Um die Geschichte eines modernen heiligen Franziskus zu erzählen, lässt die Autorin einen Journalisten nach Assisi fahren. Er recherchiert dort und befragt die Leute über Franz, den viele für einen Verrückten halten.
Louise Rinser lässt den modernen Franz die gleichen Dinge tun, die auch der heilige Franziskus tat, nur in einem anderen Kontext, einer anderen Gesellschaft. Zum Beispiel, seine wilde, ausschweifende Jugend und dass er sich nicht dem Druck des reichen Vaters beugte, sich stattdessen auszog, seinem Vater seine ganzen Sache vor die Füsse warf und frei vondannen zog.
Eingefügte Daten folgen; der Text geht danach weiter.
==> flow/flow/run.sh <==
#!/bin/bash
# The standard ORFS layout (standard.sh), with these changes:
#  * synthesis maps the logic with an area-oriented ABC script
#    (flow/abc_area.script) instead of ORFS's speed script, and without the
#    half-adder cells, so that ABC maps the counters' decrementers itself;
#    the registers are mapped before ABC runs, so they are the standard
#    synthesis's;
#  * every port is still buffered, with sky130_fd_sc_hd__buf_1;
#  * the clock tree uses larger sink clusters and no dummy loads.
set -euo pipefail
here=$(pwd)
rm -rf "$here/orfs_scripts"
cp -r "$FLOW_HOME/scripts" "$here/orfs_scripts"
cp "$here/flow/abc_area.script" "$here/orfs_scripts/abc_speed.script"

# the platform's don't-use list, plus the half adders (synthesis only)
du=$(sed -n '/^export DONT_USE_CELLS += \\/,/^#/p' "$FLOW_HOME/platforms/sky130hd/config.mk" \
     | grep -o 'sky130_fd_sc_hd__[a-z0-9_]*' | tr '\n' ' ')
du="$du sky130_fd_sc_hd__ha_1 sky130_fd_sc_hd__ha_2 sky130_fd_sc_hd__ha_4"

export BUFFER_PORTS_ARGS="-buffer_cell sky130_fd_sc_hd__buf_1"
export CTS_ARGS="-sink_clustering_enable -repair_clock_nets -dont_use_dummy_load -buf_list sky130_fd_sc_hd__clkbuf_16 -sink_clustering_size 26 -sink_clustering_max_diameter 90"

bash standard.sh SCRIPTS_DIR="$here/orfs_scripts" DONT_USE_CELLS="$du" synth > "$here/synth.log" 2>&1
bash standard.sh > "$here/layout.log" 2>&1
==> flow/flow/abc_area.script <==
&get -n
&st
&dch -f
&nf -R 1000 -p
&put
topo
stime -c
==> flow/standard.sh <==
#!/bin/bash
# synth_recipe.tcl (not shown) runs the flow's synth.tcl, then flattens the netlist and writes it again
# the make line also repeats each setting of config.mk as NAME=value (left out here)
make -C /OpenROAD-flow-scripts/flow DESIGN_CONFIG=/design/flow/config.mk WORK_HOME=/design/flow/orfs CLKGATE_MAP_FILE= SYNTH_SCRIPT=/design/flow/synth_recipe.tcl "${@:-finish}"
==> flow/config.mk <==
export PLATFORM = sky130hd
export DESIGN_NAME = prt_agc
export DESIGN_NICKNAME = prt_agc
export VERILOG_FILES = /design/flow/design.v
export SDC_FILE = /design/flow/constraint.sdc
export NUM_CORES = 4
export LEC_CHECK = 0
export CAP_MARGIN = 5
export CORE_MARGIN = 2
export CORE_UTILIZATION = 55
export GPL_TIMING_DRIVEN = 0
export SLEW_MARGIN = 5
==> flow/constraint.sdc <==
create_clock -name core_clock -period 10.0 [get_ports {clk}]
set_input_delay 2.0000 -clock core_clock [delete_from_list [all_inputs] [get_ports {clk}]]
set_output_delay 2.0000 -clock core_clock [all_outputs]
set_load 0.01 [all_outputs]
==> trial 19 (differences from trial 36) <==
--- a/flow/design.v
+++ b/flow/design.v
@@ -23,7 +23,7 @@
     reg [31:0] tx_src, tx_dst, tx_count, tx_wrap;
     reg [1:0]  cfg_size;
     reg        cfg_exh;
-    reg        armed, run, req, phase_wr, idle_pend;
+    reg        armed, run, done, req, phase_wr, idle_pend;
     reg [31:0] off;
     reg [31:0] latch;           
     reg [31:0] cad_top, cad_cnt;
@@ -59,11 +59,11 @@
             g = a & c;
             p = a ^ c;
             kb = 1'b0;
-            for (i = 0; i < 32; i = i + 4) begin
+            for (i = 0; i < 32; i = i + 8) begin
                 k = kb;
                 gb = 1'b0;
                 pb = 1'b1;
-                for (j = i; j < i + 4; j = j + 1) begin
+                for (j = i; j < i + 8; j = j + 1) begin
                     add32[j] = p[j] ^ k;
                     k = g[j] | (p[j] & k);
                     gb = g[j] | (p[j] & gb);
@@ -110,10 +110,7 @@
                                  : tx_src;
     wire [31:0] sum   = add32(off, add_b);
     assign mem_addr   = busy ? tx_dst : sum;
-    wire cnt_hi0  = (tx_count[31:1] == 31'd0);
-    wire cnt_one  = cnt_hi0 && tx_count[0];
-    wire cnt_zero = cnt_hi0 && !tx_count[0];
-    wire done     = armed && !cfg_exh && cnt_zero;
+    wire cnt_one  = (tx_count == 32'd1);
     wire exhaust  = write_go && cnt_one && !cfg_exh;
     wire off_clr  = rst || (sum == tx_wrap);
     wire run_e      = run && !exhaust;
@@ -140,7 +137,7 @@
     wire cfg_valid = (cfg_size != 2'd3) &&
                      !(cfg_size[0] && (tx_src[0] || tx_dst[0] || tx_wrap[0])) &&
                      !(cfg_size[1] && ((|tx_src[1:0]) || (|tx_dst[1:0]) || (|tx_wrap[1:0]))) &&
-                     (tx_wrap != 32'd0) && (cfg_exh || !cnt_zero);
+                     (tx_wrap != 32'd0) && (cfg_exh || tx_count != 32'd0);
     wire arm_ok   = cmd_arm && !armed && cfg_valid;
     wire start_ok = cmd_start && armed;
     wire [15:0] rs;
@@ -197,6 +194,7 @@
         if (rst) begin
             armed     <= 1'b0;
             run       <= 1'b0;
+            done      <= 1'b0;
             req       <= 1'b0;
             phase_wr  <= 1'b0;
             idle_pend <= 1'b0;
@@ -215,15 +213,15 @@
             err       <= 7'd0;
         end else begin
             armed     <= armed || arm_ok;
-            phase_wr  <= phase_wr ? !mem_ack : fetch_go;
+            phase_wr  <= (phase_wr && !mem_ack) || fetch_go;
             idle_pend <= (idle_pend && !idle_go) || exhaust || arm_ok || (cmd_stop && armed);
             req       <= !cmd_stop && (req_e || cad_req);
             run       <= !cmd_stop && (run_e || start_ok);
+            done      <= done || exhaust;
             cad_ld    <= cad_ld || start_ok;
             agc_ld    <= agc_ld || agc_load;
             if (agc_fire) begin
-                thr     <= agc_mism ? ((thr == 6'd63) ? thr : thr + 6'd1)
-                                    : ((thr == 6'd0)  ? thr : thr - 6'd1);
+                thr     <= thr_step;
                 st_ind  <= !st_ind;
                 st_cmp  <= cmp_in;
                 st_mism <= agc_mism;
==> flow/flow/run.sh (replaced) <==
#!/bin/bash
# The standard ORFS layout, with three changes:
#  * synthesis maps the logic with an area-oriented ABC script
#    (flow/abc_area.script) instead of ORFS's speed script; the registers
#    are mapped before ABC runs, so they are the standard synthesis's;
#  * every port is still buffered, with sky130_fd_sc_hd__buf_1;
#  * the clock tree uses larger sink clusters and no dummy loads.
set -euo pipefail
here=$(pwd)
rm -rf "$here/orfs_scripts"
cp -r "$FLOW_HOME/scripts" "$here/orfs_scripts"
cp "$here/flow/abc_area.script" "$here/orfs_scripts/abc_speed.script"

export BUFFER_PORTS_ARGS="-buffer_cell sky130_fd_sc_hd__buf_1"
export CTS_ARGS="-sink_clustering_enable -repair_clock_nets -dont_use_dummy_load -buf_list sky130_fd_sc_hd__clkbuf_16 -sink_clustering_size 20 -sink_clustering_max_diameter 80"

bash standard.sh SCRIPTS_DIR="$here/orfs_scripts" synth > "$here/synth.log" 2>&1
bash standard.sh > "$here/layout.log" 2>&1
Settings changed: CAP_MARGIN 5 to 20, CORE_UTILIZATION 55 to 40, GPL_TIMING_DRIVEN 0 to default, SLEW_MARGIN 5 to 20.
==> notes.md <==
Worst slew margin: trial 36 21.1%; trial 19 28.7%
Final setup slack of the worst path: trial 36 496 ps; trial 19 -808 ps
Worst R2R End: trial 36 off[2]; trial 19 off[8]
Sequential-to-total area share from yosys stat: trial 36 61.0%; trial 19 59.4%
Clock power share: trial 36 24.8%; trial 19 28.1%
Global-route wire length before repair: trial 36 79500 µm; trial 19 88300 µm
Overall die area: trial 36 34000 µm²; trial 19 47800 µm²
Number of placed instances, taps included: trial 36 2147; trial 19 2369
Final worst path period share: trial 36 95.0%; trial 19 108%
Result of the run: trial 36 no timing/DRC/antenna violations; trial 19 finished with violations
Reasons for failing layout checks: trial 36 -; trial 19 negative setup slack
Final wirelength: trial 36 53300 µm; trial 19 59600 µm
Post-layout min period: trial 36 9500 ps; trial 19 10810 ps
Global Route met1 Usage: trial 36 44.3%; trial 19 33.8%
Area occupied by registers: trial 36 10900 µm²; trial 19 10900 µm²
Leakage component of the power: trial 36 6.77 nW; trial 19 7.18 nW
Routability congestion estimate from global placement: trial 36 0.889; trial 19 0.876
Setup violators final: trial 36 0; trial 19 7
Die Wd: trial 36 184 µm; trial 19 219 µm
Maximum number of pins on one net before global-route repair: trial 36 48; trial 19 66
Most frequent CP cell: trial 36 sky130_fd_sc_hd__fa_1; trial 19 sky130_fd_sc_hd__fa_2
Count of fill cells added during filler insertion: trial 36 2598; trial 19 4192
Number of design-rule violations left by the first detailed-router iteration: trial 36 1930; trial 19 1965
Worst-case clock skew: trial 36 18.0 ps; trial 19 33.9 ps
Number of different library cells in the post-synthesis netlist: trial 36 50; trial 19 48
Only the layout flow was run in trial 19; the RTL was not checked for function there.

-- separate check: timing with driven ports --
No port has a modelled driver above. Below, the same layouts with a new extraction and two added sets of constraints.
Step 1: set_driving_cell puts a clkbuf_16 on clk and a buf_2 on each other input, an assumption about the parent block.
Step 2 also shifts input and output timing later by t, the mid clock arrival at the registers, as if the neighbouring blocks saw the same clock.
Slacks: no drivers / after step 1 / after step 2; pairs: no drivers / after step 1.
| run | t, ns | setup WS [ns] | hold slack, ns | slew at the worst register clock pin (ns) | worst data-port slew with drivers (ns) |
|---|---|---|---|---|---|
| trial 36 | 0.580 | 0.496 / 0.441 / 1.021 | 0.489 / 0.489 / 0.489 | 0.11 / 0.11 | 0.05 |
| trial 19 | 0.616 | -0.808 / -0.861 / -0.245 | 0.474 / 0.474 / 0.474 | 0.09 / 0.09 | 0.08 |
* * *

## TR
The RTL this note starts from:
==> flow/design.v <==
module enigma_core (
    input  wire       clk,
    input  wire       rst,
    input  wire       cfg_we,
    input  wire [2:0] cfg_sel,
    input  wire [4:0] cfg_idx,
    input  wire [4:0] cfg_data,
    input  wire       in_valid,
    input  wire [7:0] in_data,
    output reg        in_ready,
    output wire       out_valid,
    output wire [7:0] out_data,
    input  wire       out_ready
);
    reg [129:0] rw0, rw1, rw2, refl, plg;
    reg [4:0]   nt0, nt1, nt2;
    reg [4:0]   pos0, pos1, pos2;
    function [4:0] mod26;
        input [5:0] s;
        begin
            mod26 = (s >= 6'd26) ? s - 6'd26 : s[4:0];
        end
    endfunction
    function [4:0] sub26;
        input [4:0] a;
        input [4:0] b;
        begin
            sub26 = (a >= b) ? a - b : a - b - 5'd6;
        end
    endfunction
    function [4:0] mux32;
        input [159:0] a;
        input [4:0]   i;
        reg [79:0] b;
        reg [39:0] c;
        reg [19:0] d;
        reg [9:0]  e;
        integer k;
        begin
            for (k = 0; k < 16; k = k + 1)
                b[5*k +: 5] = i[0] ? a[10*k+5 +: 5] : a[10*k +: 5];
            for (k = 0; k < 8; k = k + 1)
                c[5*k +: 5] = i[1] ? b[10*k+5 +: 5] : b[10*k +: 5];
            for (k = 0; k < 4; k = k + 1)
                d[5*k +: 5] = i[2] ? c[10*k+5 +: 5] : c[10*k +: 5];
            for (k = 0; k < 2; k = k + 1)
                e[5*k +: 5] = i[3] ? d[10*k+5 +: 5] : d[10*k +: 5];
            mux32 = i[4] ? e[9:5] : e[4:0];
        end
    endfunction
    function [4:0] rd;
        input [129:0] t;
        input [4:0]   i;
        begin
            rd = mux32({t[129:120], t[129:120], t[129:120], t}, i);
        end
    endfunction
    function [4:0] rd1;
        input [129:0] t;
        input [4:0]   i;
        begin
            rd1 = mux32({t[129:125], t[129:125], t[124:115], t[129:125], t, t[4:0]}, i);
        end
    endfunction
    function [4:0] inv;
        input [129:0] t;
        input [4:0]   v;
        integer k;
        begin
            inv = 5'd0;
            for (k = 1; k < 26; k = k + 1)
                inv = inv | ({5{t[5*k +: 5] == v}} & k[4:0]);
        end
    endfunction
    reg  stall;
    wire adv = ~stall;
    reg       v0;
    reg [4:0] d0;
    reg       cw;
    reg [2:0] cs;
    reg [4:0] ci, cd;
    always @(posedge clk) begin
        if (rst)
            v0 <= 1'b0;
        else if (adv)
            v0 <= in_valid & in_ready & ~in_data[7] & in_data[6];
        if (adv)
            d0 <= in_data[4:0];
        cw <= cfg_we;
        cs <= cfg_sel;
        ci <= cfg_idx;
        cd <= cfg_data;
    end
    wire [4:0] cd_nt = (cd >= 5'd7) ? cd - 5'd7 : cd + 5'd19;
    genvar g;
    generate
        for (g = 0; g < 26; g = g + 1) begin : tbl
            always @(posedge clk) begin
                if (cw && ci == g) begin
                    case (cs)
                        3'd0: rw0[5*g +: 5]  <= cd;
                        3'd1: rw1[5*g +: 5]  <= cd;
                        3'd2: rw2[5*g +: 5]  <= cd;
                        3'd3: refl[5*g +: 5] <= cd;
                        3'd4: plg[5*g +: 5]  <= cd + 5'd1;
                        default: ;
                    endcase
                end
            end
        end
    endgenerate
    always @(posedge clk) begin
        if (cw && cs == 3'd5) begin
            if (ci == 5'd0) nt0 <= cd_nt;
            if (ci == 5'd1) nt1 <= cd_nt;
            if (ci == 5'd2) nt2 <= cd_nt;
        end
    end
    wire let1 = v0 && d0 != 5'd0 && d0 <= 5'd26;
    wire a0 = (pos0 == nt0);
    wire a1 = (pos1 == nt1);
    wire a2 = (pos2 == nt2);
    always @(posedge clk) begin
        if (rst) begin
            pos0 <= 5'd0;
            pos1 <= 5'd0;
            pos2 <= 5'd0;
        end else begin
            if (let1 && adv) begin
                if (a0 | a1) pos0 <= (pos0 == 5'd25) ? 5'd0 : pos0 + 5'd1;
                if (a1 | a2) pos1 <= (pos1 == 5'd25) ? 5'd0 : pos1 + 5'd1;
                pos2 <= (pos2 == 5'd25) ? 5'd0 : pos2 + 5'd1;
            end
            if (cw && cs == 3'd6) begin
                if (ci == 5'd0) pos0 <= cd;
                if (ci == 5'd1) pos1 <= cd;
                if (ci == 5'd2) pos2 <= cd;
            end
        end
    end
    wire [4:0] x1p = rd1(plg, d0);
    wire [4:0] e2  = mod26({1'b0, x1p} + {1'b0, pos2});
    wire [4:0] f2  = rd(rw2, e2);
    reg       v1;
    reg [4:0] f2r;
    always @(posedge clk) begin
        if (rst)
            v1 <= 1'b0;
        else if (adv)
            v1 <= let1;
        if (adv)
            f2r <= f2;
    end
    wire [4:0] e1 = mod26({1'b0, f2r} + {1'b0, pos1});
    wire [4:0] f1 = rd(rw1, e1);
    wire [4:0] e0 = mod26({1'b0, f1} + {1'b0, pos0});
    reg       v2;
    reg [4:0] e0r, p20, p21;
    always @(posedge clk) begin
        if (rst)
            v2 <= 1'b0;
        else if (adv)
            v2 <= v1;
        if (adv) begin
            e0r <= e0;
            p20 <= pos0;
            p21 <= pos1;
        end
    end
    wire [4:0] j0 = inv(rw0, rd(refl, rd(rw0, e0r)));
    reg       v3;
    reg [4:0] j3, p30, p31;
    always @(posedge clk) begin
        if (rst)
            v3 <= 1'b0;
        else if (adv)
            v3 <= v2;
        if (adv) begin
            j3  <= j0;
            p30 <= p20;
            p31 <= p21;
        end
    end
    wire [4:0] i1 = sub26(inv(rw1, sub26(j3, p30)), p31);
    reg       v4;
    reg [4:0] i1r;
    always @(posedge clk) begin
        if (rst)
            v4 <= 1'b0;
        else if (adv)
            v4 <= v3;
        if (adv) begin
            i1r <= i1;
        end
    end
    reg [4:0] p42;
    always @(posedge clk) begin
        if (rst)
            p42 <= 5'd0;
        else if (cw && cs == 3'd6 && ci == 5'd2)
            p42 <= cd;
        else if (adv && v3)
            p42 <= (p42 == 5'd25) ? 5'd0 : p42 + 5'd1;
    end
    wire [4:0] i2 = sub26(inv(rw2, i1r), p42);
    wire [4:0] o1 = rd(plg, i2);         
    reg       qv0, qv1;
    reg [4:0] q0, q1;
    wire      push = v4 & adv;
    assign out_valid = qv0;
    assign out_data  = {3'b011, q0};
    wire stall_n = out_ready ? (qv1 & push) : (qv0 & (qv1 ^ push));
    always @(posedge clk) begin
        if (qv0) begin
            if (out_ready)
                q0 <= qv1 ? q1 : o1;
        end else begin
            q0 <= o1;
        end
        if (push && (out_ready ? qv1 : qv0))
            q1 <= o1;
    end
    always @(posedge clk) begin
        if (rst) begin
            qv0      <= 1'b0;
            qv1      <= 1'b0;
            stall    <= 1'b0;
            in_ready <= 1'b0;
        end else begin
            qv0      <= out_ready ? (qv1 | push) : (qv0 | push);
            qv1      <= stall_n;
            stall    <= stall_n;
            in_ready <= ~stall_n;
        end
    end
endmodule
This is an optimization exercise on Yosys and OpenROAD, whose aim is small area, not a production implementation.
At most, simulation tests tie the RTL to the original design; equivalence was not proved.
No activity file was given, so power comes from the tool's default toggle rates.

Setup of main:
Design pjon_tx, start of the top module:
module pjon_tx (
    input  wire        clk,
    input  wire        rst_n,           
    input  wire        start,
    input  wire        cfg_shared,
    input  wire        cfg_sender_info,
    input  wire        cfg_ack_request,
    input  wire        cfg_crc32,
    input  wire        tx_explicit,
    input  wire [15:0] tx_header,
    input  wire [7:0]  tx_dest,
    input  wire [31:0] tx_bus,
    input  wire [7:0]  device_id,
    input  wire [31:0] bus_id,
    input  wire [15:0] pay_len,
    input  wire        pay_valid,
    input  wire [7:0]  pay_data,
    output wire        pay_ready,
    output wire        out_valid,
    output wire [7:0]  out_data,
    output wire        out_last,
    input  wire        out_ready,
    input  wire        err_clr,
    output reg         busy,
    output reg         done,
    output wire [2:0]  result_code,
    output wire [31:0] result,
    output reg  [15:0] final_hdr,
    output wire [31:0] err_ctx,
    output reg         ev_error
);
For scale: ~870 cells after synthesis, ~180 flip-flops, about 230 I/O pins, about 8300 sq um of cells after synthesis.
==> flow/config.mk <==
export PLATFORM = sky130hd
export DESIGN_NAME = pjon_tx
export DESIGN_NICKNAME = pjon_tx
export VERILOG_FILES = /design/flow/design.v
export SDC_FILE = /design/flow/constraint.sdc
export NUM_CORES = 4
export LEC_CHECK = 0
export CAP_MARGIN = 20
export CORE_MARGIN = 2
export CORE_UTILIZATION = 40
export SLEW_MARGIN = 20
==> flow/constraint.sdc <==
create_clock -name core_clock -period 12.0 [get_ports {clk}]
set_input_delay 2.4000 -clock core_clock [delete_from_list [all_inputs] [get_ports {clk}]]
set_output_delay 2.4000 -clock core_clock [all_outputs]
set_load 0.01 [all_outputs]
standard.sh (not shown) runs the stock make flow with config.mk's settings and CLKGATE_MAP_FILE= SYNTH_SCRIPT=/design/flow/synth_recipe.tcl, a recipe that flattens the netlist after the stock synthesis.
==> flow/flow/run.sh <==
#!/bin/bash
# Standard layout with five changes:
#  - ABC maps the logic with an area-oriented script (flow/area.abc);
#  - adders are left to ABC (no ADDER_MAP_FILE half/full adder cells);
#  - one tie cell drives all constant outputs (no tie fanout repair);
#  - the port buffers use the smallest buffer cell;
#  - CTS uses clkbuf_8 and adds no dummy loads.
set -euo pipefail
W=$(pwd)
export AREA_ABC_SCRIPT=$W/flow/area.abc
export FLOW_SYNTH_TCL=$W/synth_recipe.tcl
export ADDER_MAP_FILE=
export SKIP_REPAIR_TIE_FANOUT=1
export BUFFER_PORTS_ARGS="-buffer_cell sky130_fd_sc_hd__buf_1"
export CTS_ARGS="-sink_clustering_enable -repair_clock_nets -dont_use_dummy_load -buf_list {sky130_fd_sc_hd__clkbuf_8}"
sed "s#SYNTH_SCRIPT=[^ ]*#SYNTH_SCRIPT=$W/flow/synth_wrap.tcl#" standard.sh > area_standard.sh
bash area_standard.sh > standard.log 2>&1
==> flow/flow/area.abc <==
strash
dch
amap
strash
dch -f
amap -F 20 -A 30
strash
dch -f
amap -F 20 -A 30
strash
dch -f
amap -F 20 -A 30
strash
&get -n
&deepsyn -T 90
&put
strash
dch -f
amap -F 20 -A 30
strash
dch -f
amap -F 20 -A 30
strash
dch -f
amap -F 20 -A 30
strash
dch -f
amap -F 20 -A 30
==> flow/flow/synth_wrap.tcl <==
# The standard synthesis (synth_recipe.tcl), with ABC's standard-cell
# mapping run from an area-oriented script instead of ORFS's speed script.
# ABC maps only the combinational logic: the registers are the same.
proc abc {args} {
  set i [lsearch -exact $args -script]
  if {$i >= 0} { lset args [expr {$i + 1}] $::env(AREA_ABC_SCRIPT) }
  yosys abc {*}$args
}
source $::env(FLOW_SYNTH_TCL)
Relative to main, the following input files were edited for the feature branch:
--- a/flow/design.v
+++ b/flow/design.v
@@ -65,21 +65,21 @@
     generate for (gi = 0; gi < 5; gi = gi + 1) begin : g_c1
         assign c1[gi+1] = (pay_len[gi] & o1[gi]) | (c1[gi] & (pay_len[gi] | o1[gi]));
     end endgenerate
     wire        esc    = (|pay_len[15:8]) | (&pay_len[7:5] & c1[5]);
     wire [15:0] h2     = {h1[15:7], h1[6] | esc, h1[5] | esc, h1[4:0]};
     wire [4:0]  o2     = esc ? ({1'b0, ob} + 5'd5) : o1;
     wire [5:0]  a2     = {1'b0, pay_len[4:0]} + {1'b0, o2};
     wire [16:0] total2 = {{1'b0, pay_len[15:5]} + {11'd0, a2[5]}, a2[4:0]};
     wire too_long  = (|pay_len[15:10]) | (&pay_len[9:5] & a2[5] & (|a2[4:0]));
     wire too_short = (pay_len == 16'd0) & ~h1[7] & ~h1[6] & ~h1[5] & ~h1[1] & ~h1[0];
-    localparam [2:0] G_H = 3'd0, G_T = 3'd1, G_S = 3'd2, G_C = 3'd3, G_M = 3'd4;
+    localparam [2:0] G_H = 3'd0, G_T = 3'd1, G_S = 3'd3, G_C = 3'd2, G_M = 3'd4;
     localparam [4:0] S_HLO  = {G_H, 2'd0}, S_HHI = {G_H, 2'd1}, S_LHI = {G_H, 2'd2}, S_LLO = {G_H, 2'd3};
     localparam [4:0] S_TB0  = {G_T, 2'd0}, S_TB3 = {G_T, 2'd3};
     localparam [4:0] S_SB0  = {G_S, 2'd0}, S_SB3 = {G_S, 2'd3};
     localparam [4:0] S_C0   = {G_C, 2'd0}, S_C3  = {G_C, 2'd3};
     localparam [4:0] S_DEST = {G_M, 2'd0}, S_DEV = {G_M, 2'd1}, S_PAY = {G_M, 2'd2};
     reg  [4:0]  st;
     reg  [9:0]  pc;          
     reg  [10:0] tot;         
     reg  [31:0] txb;
     reg  [31:0] bid;
==> comparison <==
- The slack of the critical path number comes out higher for the feature branch vs main.
- In terms of total standard cell area after synthesis, main and the feature branch differ only marginally.
- Changes observed in the feature branch relative to main: leakage power picked up an extra about 0.9%; cell count after synthesis shows a reduction of 19; via count of the first global-routing pass fell by 42.
The RTL of the feature branch was laid out without a check of its function.

## separate check: timing with driven ports
How much do the figures lean on ideal ports? The routed layouts below were timed once more, with nothing changed but the port constraints.
Step 1 (the two cells are an assumption about what drives the block):
set clk [get_ports {clk}]
set_driving_cell -lib_cell sky130_fd_sc_hd__clkbuf_16 $clk
set_driving_cell -lib_cell sky130_fd_sc_hd__buf_2 [delete_from_list [all_inputs] $clk]
Step 2 times the ports against the registers' clock, not the clock port: input delays grow and output delays shrink by t, the midpoint of the rising clock arrivals with the driver on.
a / b / c = no drivers / after step 1 / after step 2; a / b = the first two.
| run | t (ns) | slack for setup (ns) | worst setup path after step 2 |
|---|---|---|---|
| main | 0.489 | 2.204 / 2.216 / 1.728 | input to register |
| the feature branch | 0.487 | 3.722 / 3.737 / 3.250 | input to register |
After both steps setup and hold are still met in every run listed. The setup slack of main, which loses most, moves by +0.012 ns with the drivers and by -0.476 ns with both steps.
Dann gründete er eine Kommune. (Es sind die siebziger Jahre).
Die Einwohner erschreckt, dass die jungen Leute ihm folgen. Sie bezichtigen Franz, dass er gehirnwäschen erteilt. Möglicherweise droht ein Prozess.
Aber Franz und seine Anhänger tun wirklich nützliche Sachen. Im Gebot der Armut und mit harter Arbeit bewirtschaften sie Weinberge, bauen Staudämme und ähnliches.
Der Journalist stößt auf Tonbandaufnahmen und Briefe,
Je mehr der Journalist über Franz erfährt, umso mehr trennt er zwischen journalistischer Neugierde und der suche nach Wissen. Er möchte immer mehr über Franz erfahren.
Diese Erzählmethode von Louise Rinser halte ich für effektiv.
Es war aber auch notwendig, mich noch zusätzlich über die historische Figur zu informieren, um besser folgen zu können.
Noch ein Wort zum Buchtitel:
Bruder Feuer steht für das Feuer in dem Sonnengesang des Franziskus. Daher hat die Autorin ihrem Roman Passagen aus dem Sonnengesang vorangestellt.
Sei Gelobt, mein Herr,
durch Bruder Feuer,
durch den du die Nacht erleuchtest;
Schön ist er und fröhlich
und kräftig und stark.
Ein interessantes Buch, von der Art, die Idee umzusetzen vielleicht leicht überzogen, doch immerhin lesenswert!